基于梯度提升回归树模型的上海市二手房均价分析
Analysis of the Average Price of Second-Hand Houses in Shanghai Based on Gradient Boosting Regression Tree
DOI: 10.12677/ORF.2021.113030, PDF,    国家自然科学基金支持
作者: 汪春丽, 刘露萍*:贵州大学数学与统计学院,贵州 贵阳
关键词: 二手房均价机器学习梯度提升回归树模型对比Second-Hand House Average Price Machine Learning Gradient Boosting Regression Tree Model Contrast
摘要: 本文基于梯度提升回归树集成模型,利用采集的“链家”网站上海市近三年各住宅小区二手房的相关数据,分析影响上海市二手房均价的因素。对各影响因素运用Person相关系数矩阵及热力图进行初步分析,并将收集的数据分为训练集和测试集,训练并测试支持向量机模型、线性回归模型及集成模型。最终实验结果表明,基于梯度提升回归树的集成模型更能准确的预测上海市二手房的均价,且梯度提升回归树的MSE是其中最小,相关系数最大达到0.831,具有较好的拟合效果。

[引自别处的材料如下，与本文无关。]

Background: an optimization exercise with open tools, aiming at small area and a short achievable clock period. Do not read the settings as production practice. At most, simulation tests tie the RTL to the original design; equivalence was not proved. No functional check of the RTL was part of run 1.

==> flow/design.v, too long to show whole: its modules and the start of the top module <==
// module MultiTop: 20 lines
// module FA: 4 lines
// module HA: 4 lines
// module BENC: 8 lines
// module BENC2: 10 lines
// module INV: 3 lines
// module NOR2: 3 lines
// module ANDN: 3 lines
// module NAND2: 3 lines
// module XOR2: 3 lines
// module AND2: 3 lines
// module AO21: 3 lines
// module XNOR: 3 lines
// module PPSEL: 3 lines
// module Multi: 1196 lines
module MultiTop(
    input             clk,
    input      [31:0] a,
    input      [31:0] b,
    output reg [31:0] prod
);
  // ...
==> flow/flow/run.sh <==
#!/bin/bash
# The standard layout (the standard.sh, standard synthesis included), except that the
# buffers buffer_ports puts on every input and output port are buf_1 cells rather than the
# clkdlybuf4s50_1 delay cells it picks by default. The make output goes to standard.log;
# ORFS keeps each step's own log under orfs/logs/.
set -euo pipefail
bash standard.sh BUFFER_PORTS_ARGS="-buffer_cell sky130_fd_sc_hd__buf_1" finish > standard.log 2>&1
==> flow/standard.sh <==
#!/bin/bash
# synth_recipe.tcl (not shown) runs the flow's synth.tcl, then flattens the netlist and writes it again
# the make line also repeats each setting of config.mk as NAME=value (left out here)
make -C /OpenROAD-flow-scripts/flow DESIGN_CONFIG=/design/flow/config.mk WORK_HOME=/design/flow/orfs CLKGATE_MAP_FILE= SYNTH_SCRIPT=/design/flow/synth_recipe.tcl "${@:-finish}"
==> flow/config.mk <==
export PLATFORM = sky130hd
export DESIGN_NAME = MultiTop
export DESIGN_NICKNAME = MultiTop
export VERILOG_FILES = /design/flow/design.v
export SDC_FILE = /design/flow/constraint.sdc
export NUM_CORES = 4
export LEC_CHECK = 0
export CAP_MARGIN = 20
export CORE_MARGIN = 2
export CORE_UTILIZATION = 40
export SLEW_MARGIN = 75
export SYNTH_HIERARCHICAL = 1
export SYNTH_MINIMUM_KEEP_SIZE = 0
==> flow/constraint.sdc <==
create_clock -name core_clock -period 17.0 [get_ports {clk}]
set_input_delay 3.4000 -clock core_clock [delete_from_list [all_inputs] [get_ports {clk}]]
set_output_delay 3.4000 -clock core_clock [all_outputs]
set_load 0.01 [all_outputs]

Abstract: Based on the gradient boosting regression tree, we analyze the factors affecting the average price of second-hand houses in Shanghai by using the data collected from “HOME LINK” website in recent three years. The Person correlation coefficient matrix and heat map are used for preliminary analysis of each influencing factor. Moreover the collected data are divided into training set and test set, and the support vector machine model, linear regression model and integration model are trained and tested respectively. The final experimental results show that the integrated model based on gradient boosting regression tree can more accurately predict the average price of second-hand houses in Shanghai. And the MSE of gradient boosting regression tree is the smallest, furthermore the correlation coefficient is up to 0.831, which has the best fitting effect.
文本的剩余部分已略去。